RefCell and Interior Mutability

use std::cell::RefCell;
#[derive(Debug)]
struct MockMessenger {
sent_messages: RefCell<Vec<String>>,
}
impl MockMessenger {
fn new() -> MockMessenger {
MockMessenger {
sent_messages: RefCell::new(vec![]),
}
}
fn send(&self, message: &str) {
self.sent_messages.borrow_mut().push(String::from(message));
// Can also borrow immutably
let messages = self.sent_messages.borrow();
}
}
fn main() {
let m = MockMessenger::new();
m.send("Hello");
m.send("World");
println!("{:?}", m.sent_messages.borrow());
}

Conclusion

Rust's syntax is designed to be expressive while maintaining safety and performance.
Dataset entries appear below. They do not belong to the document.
$ cat config.mk
export PLATFORM = sky130hd
export DESIGN_NAME = lvdgm_port_ctrl
export DESIGN_NICKNAME = d
export VERILOG_FILES = /design/src/hw/lvdgm_pkg.sv /design/src/hw/lvdgm_mode_qual.sv /design/src/hw/lvdgm_port_ctrl.sv
export SDC_FILE = /design/constraint.sdc
export NUM_CORES = 1
export LEC_CHECK = 0
export BUFFER_PORTS_ARGS = -buffer_cell sky130_fd_sc_hd__buf_4
export CORE_ASPECT_RATIO = 1.75
export CORE_MARGIN = 4
export CORE_UTILIZATION = 55
export DETAILED_ROUTE_END_ITERATION = 12
export PLACE_DENSITY = 0.79
export SYNTH_ARGS = -nofsm -noshare
export SYNTH_HDL_FRONTEND = slang
export SYNTH_SLANG_ARGS = --single-unit
$ cat constraint.sdc
create_clock -name clk -period 5.2 [get_ports clk]
set_input_delay 0.26 -clock clk [delete_from_list [all_inputs] [get_ports clk]]
set_output_delay 0.26 -clock clk [all_outputs]
set_load 0.01 [all_outputs]
$ cat src/hw/lvdgm_pkg.sv
// package of constants for the glitch-managing bus port controller
// assumes a single 100 MHz clock and no software-visible registers
package lvdgm_pkg;
    // ========================================================================
    // timing
    // ========================================================================
    localparam int CLK_PERIOD_NS = 10; // local clock period
    localparam int SETTLE_NS = 400; // bus settle delay
    localparam int SETTLE_CYC = (SETTLE_NS + CLK_PERIOD_NS - 1) / CLK_PERIOD_NS;
    localparam int QUAL_MS = 100; // mode qualification interval
    localparam int QUAL_CYC = QUAL_MS * 1000000 / CLK_PERIOD_NS;
    localparam int CNT_W = 24; // width of long timers
    // ========================================================================
    // mode codes from the four sense comparators (low, mid, high thresholds, LVD top)
    // ========================================================================
    localparam logic [1:0] MODE_SE = 2'h0;
    localparam logic [1:0] MODE_LVD = 2'h1;
    localparam logic [1:0] MODE_HVD = 2'h2;
    localparam logic [1:0] MODE_NONE = 2'h3; // indeterminate
    // ========================================================================
    // control line indices in the bus vector
    // ========================================================================
    localparam int LN_BSY = 0;
    localparam int LN_SEL = 1;
    localparam int LN_RST = 2;
    localparam int LN_ACK = 3;
    localparam int LN_ATN = 4;
    localparam int LN_REQ = 5;
    localparam int LN_CD = 6;
    localparam int LN_IO = 7;
    localparam int LN_MSG = 8;
    localparam int NCTL = 9;
    // ========================================================================
    // driver leg enables per line: {src4, src2, src1, src3}
    // ========================================================================
    localparam logic [3:0] LEG_ASSERT = 4'hC; // source 4 and source 2
    localparam logic [3:0] LEG_NEGATE = 4'h3; // source 1 and source 3
    localparam logic [3:0] LEG_OFF = 4'h0; // released, high impedance
endpackage : lvdgm_pkg

$ cat src/hw/lvdgm_mode_qual.sv
// mode sense qualifier: synchroniser, band decode, stability timers
// assumes sense comparator outputs are asynchronous levels
`timescale 1ns/100ps
module lvdgm_mode_qual #(
    parameter int QUAL_CYC = lvdgm_pkg::QUAL_CYC
) (
    input wire logic clk,
    input wire logic resetn,
    input wire logic senseAboveLow, // sense above SE band top
    input wire logic senseAboveMid, // sense at or above LVD band bottom
    input wire logic senseAboveHigh, // sense at or above HVD band bottom
    input wire logic senseBelowLvdTop, // sense at or below LVD band top
    output logic [1:0] qualMode, // qualified mode
    output logic driversReady // power-up and stability hold-off done
);
    // ========================================================================
    // state
    // ========================================================================
    typedef struct packed {
        logic [3:0] s1; // first sync stage
        logic [3:0] s2;
        logic [3:0] s3;
        logic [1:0] cand; // candidate mode being timed
        logic [lvdgm_pkg::CNT_W-1:0] candCnt; // candidate stable cycles
        logic [1:0] mode; // qualified mode
        logic [lvdgm_pkg::CNT_W-1:0] upCnt; // operational time
        logic upDone;
        logic [lvdgm_pkg::CNT_W-1:0] stabCnt; // stability after power-up
        logic ready;
    } lvdgm_qual_s;
    lvdgm_qual_s st_r, st_nxt;
    localparam logic [lvdgm_pkg::CNT_W-1:0] QLIM = lvdgm_pkg::CNT_W'(QUAL_CYC - 1);

    // decode the agreed comparator word into a band
    function automatic logic [1:0] band(input logic [3:0] c);
        if (!c[0])
            band = lvdgm_pkg::MODE_SE;
        else if (c[1] && c[3] && !c[2])
            band = lvdgm_pkg::MODE_LVD;
        else if (c[2])
            band = lvdgm_pkg::MODE_HVD;
        else
            band = lvdgm_pkg::MODE_NONE; // gaps count as no mode
    endfunction : band

    logic [1:0] seen;
    // ========================================================================
    // next state
    // ========================================================================
    always_comb
    begin
        st_nxt = st_r;
        st_nxt.s1 = {senseBelowLvdTop, senseAboveHigh, senseAboveMid, senseAboveLow};
        st_nxt.s2 = st_r.s1;
        st_nxt.s3 = st_r.s2;
        // only a level that stages two and three agree on counts
        seen = (st_r.s2 == st_r.s3) ? band(st_r.s3) : lvdgm_pkg::MODE_NONE;
        // new mode must be held unbroken for the full interval
        if (seen == lvdgm_pkg::MODE_NONE || seen != st_r.cand)
        begin
            st_nxt.cand = seen;
            st_nxt.candCnt = '0;
        end
        else if (st_r.candCnt != QLIM)
            st_nxt.candCnt = st_r.candCnt + 1'b1;
        else
            st_nxt.mode = st_r.cand;
        // operational interval first
        if (!st_r.upDone)
        begin
            if (st_r.upCnt == QLIM)
                st_nxt.upDone = 1'b1;
            else
                st_nxt.upCnt = st_r.upCnt + 1'b1;
        end
        // then stability of the detected mode
        else if (!st_r.ready)
        begin
            if (st_nxt.mode != st_r.mode || st_r.mode == lvdgm_pkg::MODE_NONE)
                st_nxt.stabCnt = '0;
            else if (st_r.stabCnt == QLIM)
                st_nxt.ready = 1'b1;
            else
                st_nxt.stabCnt = st_r.stabCnt + 1'b1;
        end
    end

    // ========================================================================
    // registers
    // ========================================================================
    always_ff @(posedge clk or negedge resetn)
    begin
        if (!resetn)
        begin
            st_r <= '0;
            st_r.cand <= lvdgm_pkg::MODE_NONE;
            st_r.mode <= lvdgm_pkg::MODE_NONE;
        end
        else
            st_r <= st_nxt;
    end

    assign qualMode = st_r.mode;
    assign driversReady = st_r.ready;

    // drivers never ready before the operational interval
    a_ready_after_up: assert property (@(posedge clk) disable iff (!resetn)
        st_r.ready |-> st_r.upDone)
        else $error("drivers ready before operational interval");
    // qualified mode only changes to the candidate at full count
    a_mode_change_qual: assert property (@(posedge clk) disable iff (!resetn)
        (st_r.mode != $past(st_r.mode)) |-> ($past(st_r.candCnt) == QLIM))
        else $error("mode changed without full qualification");
endmodule : lvdgm_mode_qual

$ cat src/hw/lvdgm_port_ctrl.sv
// bus port controller: mode gating, driver legs and release glitch timing
// assumes protocol logic gives desired line values and role; bus pins via
// comparator inputs (asynchronous) and per-line driver leg enables
`timescale 1ns/100ps
module lvdgm_port_ctrl #(
    parameter int SETTLE_CYC = lvdgm_pkg::SETTLE_CYC,
    parameter int QUAL_CYC = lvdgm_pkg::QUAL_CYC,
    parameter int DW = 18 // data plus parity lines
) (
    input wire logic clk,
    input wire logic resetn,
    input wire logic senseAboveLow,
    input wire logic senseAboveMid,
    input wire logic senseAboveHigh,
    input wire logic senseBelowLvdTop,
    input wire logic roleTarget, // 1 target, 0 initiator
    input wire logic selPhase, // selection or reselection in progress
    input wire logic [lvdgm_pkg::NCTL-1:0] ctlWant, // desired asserted lines
    input wire logic [lvdgm_pkg::NCTL-1:0] ctlOwn, // lines this end drives
    input wire logic dataDrive, // protocol wants data bus driven
    input wire logic [DW-1:0] dataWant,
    input wire logic [lvdgm_pkg::NCTL-1:0] ctlIn, // received control lines
    output logic [4*lvdgm_pkg::NCTL-1:0] ctlLegs, // 4 legs per control line
    output logic [4*DW-1:0] dataLegs, // 4 legs per data line
    output logic [lvdgm_pkg::NCTL-1:0] ctlSeen, // qualified received lines
    output logic busFree,
    output logic [1:0] busMode,
    output logic termLvd, // terminator in LVD mode
    output logic termSe, // terminator in SE mode
    output logic gndDrvOn // ground drivers enabled
);
    // ========================================================================
    // mode qualifier
    // ========================================================================
    logic [1:0] qMode;
    logic ready;
    lvdgm_mode_qual #(.QUAL_CYC(QUAL_CYC)) uQual (
        .clk(clk),
        .resetn(resetn),
        .senseAboveLow(senseAboveLow),
        .senseAboveMid(senseAboveMid),
        .senseAboveHigh(senseAboveHigh),
        .senseBelowLvdTop(senseBelowLvdTop),
        .qualMode(qMode),
        .driversReady(ready)
    );

    // ========================================================================
    // state
    // ========================================================================
    localparam int TW = 16;
    localparam logic [TW-1:0] T_SET = TW'(SETTLE_CYC);
    localparam logic [TW-1:0] T_REQ = TW'((5 * SETTLE_CYC + 1) / 2); // 2.5 settles
    localparam logic [TW-1:0] T_IGN = TW'(SETTLE_CYC); // well inside 1.5 settles

    typedef struct packed {
        logic [lvdgm_pkg::NCTL-1:0] s1; // first sync stage
        logic [lvdgm_pkg::NCTL-1:0] s2;
        logic [lvdgm_pkg::NCTL-1:0] s3;
        logic [lvdgm_pkg::NCTL-1:0] seen; // debounced received lines
        logic [TW-1:0] freeCnt; // cycles with BSY and SEL false
        logic free;
        logic [TW-1:0] relCnt; // cycles since own BSY released
        logic bsyOwnPrev;
        logic ignAckAtn; // target ignoring ACK, ATN
        logic [TW-1:0] inCnt; // cycles since BSY seen false
        logic ignReq; // initiator ignoring REQ
        logic bsySeenPrev;
        logic reqHold; // REQ kept negated
        logic cdHold; // C/D, I/O, MSG kept negated
    } lvdgm_ctl_s;
    lvdgm_ctl_s st_r, st_nxt;

    function automatic logic [3:0] legs(input logic on, input logic neg, input logic val);
        if (!on)
            legs = lvdgm_pkg::LEG_OFF;
        else if (val)
            legs = lvdgm_pkg::LEG_ASSERT;
        else if (neg)
            legs = lvdgm_pkg::LEG_NEGATE;
        else
            legs = lvdgm_pkg::LEG_OFF;
    endfunction : legs

    function automatic logic [TW-1:0] sat(input logic [TW-1:0] c);
        sat = (c == {TW{1'b1}}) ? c : c + 1'b1;
    endfunction : sat

    // ========================================================================
    // next state: synchroniser, bus free, glitch timers
    // ========================================================================
    always_comb
    begin
        st_nxt = st_r;
        st_nxt.s1 = ctlIn;
        st_nxt.s2 = st_r.s1;
        st_nxt.s3 = st_r.s2;
        for (int i = 0; i < lvdgm_pkg::NCTL; i++)
            if (st_r.s2[i] == st_r.s3[i])
                st_nxt.seen[i] = st_r.s3[i];
        // bus free a settle delay after BSY and SEL both false
        if (st_r.seen[lvdgm_pkg::LN_BSY] || st_r.seen[lvdgm_pkg::LN_SEL])
        begin
            st_nxt.freeCnt = '0;
            st_nxt.free = 1'b0;
        end
        else if (st_r.freeCnt >= T_SET - 1'b1)
            st_nxt.free = 1'b1;
        else
            st_nxt.freeCnt = st_r.freeCnt + 1'b1;
        // target: timers from own BSY release
        st_nxt.bsyOwnPrev = ctlWant[lvdgm_pkg::LN_BSY] & ctlOwn[lvdgm_pkg::LN_BSY];
        if (st_nxt.bsyOwnPrev)
        begin
            st_nxt.relCnt = '0;
            st_nxt.ignAckAtn = 1'b0; // connection held, listen again
            st_nxt.reqHold = roleTarget;
            st_nxt.cdHold = roleTarget && selPhase;
        end
        else
        begin
            st_nxt.relCnt = sat(st_r.relCnt);
            st_nxt.cdHold = 1'b0; // BSY released, may release
            if (roleTarget && st_r.bsyOwnPrev)
                st_nxt.ignAckAtn = 1'b1;
            if (st_r.relCnt >= T_REQ - 1'b1)
                st_nxt.reqHold = 1'b0;
        end
        // initiator: ignore REQ after BSY true to false
        st_nxt.bsySeenPrev = st_r.seen[lvdgm_pkg::LN_BSY];
        if (st_r.seen[lvdgm_pkg::LN_BSY])
        begin
            st_nxt.inCnt = '0;
            if (!st_r.ignReq || st_r.free)
                st_nxt.ignReq = 1'b0;
        end
        else
        begin
            st_nxt.inCnt = sat(st_r.inCnt);
            if (!roleTarget && st_r.inCnt >= T_IGN - 1'b1)
                st_nxt.ignReq = 1'b1;
        end
        if (st_r.seen[lvdgm_pkg::LN_BSY] && !st_r.bsySeenPrev)
            st_nxt.ignReq = 1'b0; // new connection
    end

    // ========================================================================
    // registers
    // ========================================================================
    always_ff @(posedge clk or negedge resetn)
    begin
        if (!resetn)
            st_r <= '0;
        else
            st_r <= st_nxt;
    end

    // ========================================================================
    // driver legs; high impedance until ready and in SE or LVD mode
    // ========================================================================
    logic drvOk;
    logic [lvdgm_pkg::NCTL-1:0] negOk;
    logic [lvdgm_pkg::NCTL-1:0] ctlOn;
    always_comb
    begin
        drvOk = ready && (qMode == lvdgm_pkg::MODE_SE || qMode == lvdgm_pkg::MODE_LVD);
        // BSY, SEL, RST never actively negated
        negOk = '1;
        negOk[lvdgm_pkg::LN_BSY] = 1'b0;
        negOk[lvdgm_pkg::LN_SEL] = 1'b0;
        negOk[lvdgm_pkg::LN_RST] = 1'b0;
        ctlOn = ctlOwn;
        // initiator ACK, ATN stay driven until bus free, negated unless wanted and owned
        if (!roleTarget && !st_r.free)
        begin
            ctlOn[lvdgm_pkg::LN_ACK] = 1'b1;
            ctlOn[lvdgm_pkg::LN_ATN] = 1'b1;
        end
        if (st_r.reqHold)
            ctlOn[lvdgm_pkg::LN_REQ] = 1'b1;
        if (st_r.cdHold)
        begin
            ctlOn[lvdgm_pkg::LN_CD] = 1'b1;
            ctlOn[lvdgm_pkg::LN_IO] = 1'b1;
            ctlOn[lvdgm_pkg::LN_MSG] = 1'b1;
        end
        for (int i = 0; i < lvdgm_pkg::NCTL; i++)
            ctlLegs[4*i +: 4] = legs(drvOk && ctlOn[i], negOk[i], ctlWant[i] && ctlOwn[i]);
        // selection data zeros released, transfer data actively negated
        for (int j = 0; j < DW; j++)
            dataLegs[4*j +: 4] = legs(drvOk && dataDrive, !selPhase, dataWant[j]);
    end

    // received lines with ignore masks applied
    always_comb
    begin
        ctlSeen = st_r.seen;
        if (st_r.ignAckAtn)
        begin
            ctlSeen[lvdgm_pkg::LN_ACK] = 1'b0;
            ctlSeen[lvdgm_pkg::LN_ATN] = 1'b0;
        end
        if (st_r.ignReq)
            ctlSeen[lvdgm_pkg::LN_REQ] = 1'b0;
    end

    assign busFree = st_r.free;
    assign busMode = qMode;
    assign termLvd = qMode == lvdgm_pkg::MODE_LVD;
    assign termSe = qMode == lvdgm_pkg::MODE_SE;
    assign gndDrvOn = qMode == lvdgm_pkg::MODE_SE;

    // ========================================================================
    // checks
    // ========================================================================
    a_bsy_no_negate: assert property (@(posedge clk) disable iff (!resetn)
        ctlLegs[4*lvdgm_pkg::LN_BSY +: 4] != lvdgm_pkg::LEG_NEGATE)
        else $error("BSY actively negated");
    a_hvd_all_off: assert property (@(posedge clk) disable iff (!resetn)
        (qMode == lvdgm_pkg::MODE_HVD || !ready) |-> (ctlLegs == '0 && dataLegs == '0))
        else $error("driver enabled in HVD or before ready");
    a_free_needs_idle: assert property (@(posedge clk) disable iff (!resetn)
        $rose(st_r.free) |-> $past(!st_r.seen[lvdgm_pkg::LN_BSY] && !st_r.seen[lvdgm_pkg::LN_SEL]))
        else $error("bus free without idle lines");
    a_ack_held_init: assert property (@(posedge clk) disable iff (!resetn)
        (ready && !roleTarget && !st_r.free && qMode != lvdgm_pkg::MODE_HVD && qMode != lvdgm_pkg::MODE_NONE
         && !ctlWant[lvdgm_pkg::LN_ACK]) |-> ctlLegs[4*lvdgm_pkg::LN_ACK +: 4] == lvdgm_pkg::LEG_NEGATE)
        else $error("initiator ACK released before bus free");
    a_ignore_ack: assert property (@(posedge clk) disable iff (!resetn)
        (roleTarget && $fell(st_r.bsyOwnPrev)) |-> ##1 st_r.ignAckAtn)
        else $error("target not ignoring ACK after BSY release");
    a_req_hold_time: assert property (@(posedge clk) disable iff (!resetn)
        $fell(st_r.reqHold) |-> $past(st_r.relCnt) >= T_REQ - 1'b1)
        else $error("REQ released too early");
    a_req_ignore: assert property (@(posedge clk) disable iff (!resetn)
        (!roleTarget && st_r.inCnt == T_IGN && !st_r.seen[lvdgm_pkg::LN_BSY]) |-> st_r.ignReq)
        else $error("initiator not ignoring REQ in time");
    a_sel_data_zero: assert property (@(posedge clk) disable iff (!resetn)
        selPhase |-> !(dataLegs[3:0] == lvdgm_pkg::LEG_NEGATE))
        else $error("selection data bit actively negated");
    a_gnd_se: assert property (@(posedge clk) disable iff (!resetn)
        gndDrvOn == (busMode == lvdgm_pkg::MODE_SE))
        else $error("ground driver mismatch");
endmodule : lvdgm_port_ctrl

==> metrics.md, run 1 <==
| Metric | Value |
|---|---|
| Status | completed |
| Initial antenna violation count | 4 |
| Dpl cells | 1162 |
| Grt ovf | 0 |
| Core ar. | 0.0158 mm2 |
| Final hold vios | 0 |
| Final worst-path cycle share | 61.7% |
| Worst path max stage delay | 0.73 ns |
| Largest net degree at the start of global routing | 81 |
| Wire length per cell | 17.8 um |
| Comb pwr share | 5.9% |
| IO Port Bufs | 170 |
| Crit path required time | 4.94 ns |
| Distinct cells, synth | 57 |
| Clk pwr share | 43.7% |
| Post-route minimum period | 3.21 ns |
| CTS resizes | 0 |
| CTS Buf Count | 17 |
| Worst setup path category | flip-flop to output port |
| Synthesized cell area | 0.00883 mm2 |
| Cell Rows | 61 |
| EDFF count, synth | 0 |
| Yosys top cell by area | dfrtp_1 |
| CTS tree | yes |
| Layout filler cell count | 1239 |
| Gpl congestion | 0.976 |
| Crit. End Element | output port |
| Worst Tran Pin Value | 1.11 ns |
| Slew Limit Fails | 0 |
| Area of the die | 0.0182 mm2 |
| Overall die height | 176 um |
| Pint | 0.00222 W |
| Initial Util | 55.9% |
| Final Setup Violations | 0 |
| Vias | 6971 |
| CP max-delay cell | nor2b_2 |
| IR drop worst, VDD | 243 uV |
| CP max FO | 28 |
| FF-to-FF setup slack | 2.38 ns |
| Die X | 104 um |
| Net Sw Power | 0.000740 W |
| Synthesized flop and latch total | 181 |
| Final instance count without filler cells | 1208 |
| Relative slew slack | 26.2% |
| Worst skew pair latency | 0.43 ns |
| Residual DRC | 0 |
| Final ANT Viol Nets | 0 |
| Crit path DAT | 2.95 ns |
| HPWL Detailed | 15900 um |
| 1st-pass router iterations | 5 |
| ANT cells | 0 |
| RSZ-0062 raised after global routing | no |
| Worst-path clk slew | 0.07 ns |
| Starting DRT DRC Count | 393 |
| Seq pwr share | 50.3% |
| F_max | 0.312 GHz |
| Clk sinks | 181 |
| Most frequent cell after synthesis | dfrtp_1 |
| Critical path buffer and inverter count | 1 |
| Synth top area cells | dfrtp_1 (50%), buf_4 (5.6%), xnor2_1 (4.7%), nor2_1 (4.6%), and3_1 (3.2%) |
| Final instance area | 0.0105 mm2 |
| Placed cell areas | 0.00979 mm2 |
| Global-route wire length before repair | 35300 um |
| Seq/Total Area, Yosys | 51.3% |
| Post-Syn Instances | 886 |
| Leakage | 4.91 nW |
| Max clock buf depth | 2 |
| Yosys warning count | 0 |
| H-tree depth | 4 |
| # IOs | 177 |
| Layout cells sized above 1 | 21.9% |
| Max Cap Viol | 0 |
| Fin Setup TNS | 0 ns |
| Crit-path leading delay family | simple AND/OR/NAND/NOR gates |
| PwrDens | 281 mW/mm2 |
| Main synth FF type | dfrtp_1 |
| Mean Syn Cell Area | 9.97 um2 |
| GRT Overall Usage | 24.2% |
| Startpoint Class | flip-flop |
| DRT Wirelength | 21500 um |
| Worst Clk Skew | 0.0117 ns |
| Worst Hold Class | primary input to flip-flop |
| Vias in the first global route | 7163 |
| CTS root buffer | clkbuf_16 |
| Cells along the critical path | nor2b_2 -> nand3b_1 -> nor2_1 -> buf_4 |
| Area grow syn2layout | 19.2% |
| Ys async rst share | 100% |
| Top-area cell type share of the netlist area | 50.1% |
| Vias per cell | 5.77 |
| Sw Ratio | 25.0% |
| Most frequent cells after synthesis | dfrtp_1 (177), nor2_1 (109), nand2_1 (68) |
| Nets | 1066 |
## power groups by stage
stage	combinational [W]	clock, W	sequential (W)
after floorplan	0.0000859	0	0.00151
final	0.000175	0.00130	0.00149
after CTS	0.000177	0.00132	0.00149
after global placement	0.000161	0	0.00152
after global routing	0.000199	0.00139	0.00150
after detailed placement	0.000168	0	0.00152
## layout by cell type (no fill, tap or decap), drive strengths merged, types with 7 or more instances in the layout
| master | n |
|---|---|
| a31oi | 10 |
| xor2 | 26 |
| clkbuf | 17 |
| nand3 | 44 |
| xnor2 | 47 |
| a21oi | 17 |
| buf | 173 |
| dfrtp | 177 |
| nor3 | 20 |
| o21ai | 12 |
| nand2 | 68 |
| nor4 | 15 |
| inv | 33 |
| or3 | 7 |
| nor2 | 109 |
| and2 | 24 |
| nor2b | 10 |
| and3 | 45 |
| dlygate4sd3 | 14 |
| nand4 | 26 |
| maj3 | 9 |
| and4 | 11 |
| mux2i | 7 |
Key takeaways:

1. Ownership and Borrowing are unique to Rust and prevent memory bugs
2. Pattern Matching with match and if let provides powerful control flow
3. Traits enable polymorphic behavior without inheritance
4. Generics provide code reuse with zero-cost abstractions
5. Lifetimes ensure references are always valid
6. The Module System organizes code hierarchically
7. Error Handling with Result encourages explicit error management

This guide covers the essential syntax you'll need to write Rust code effectively. Practice these concepts and refer to the official Rust documentation for more detailed information.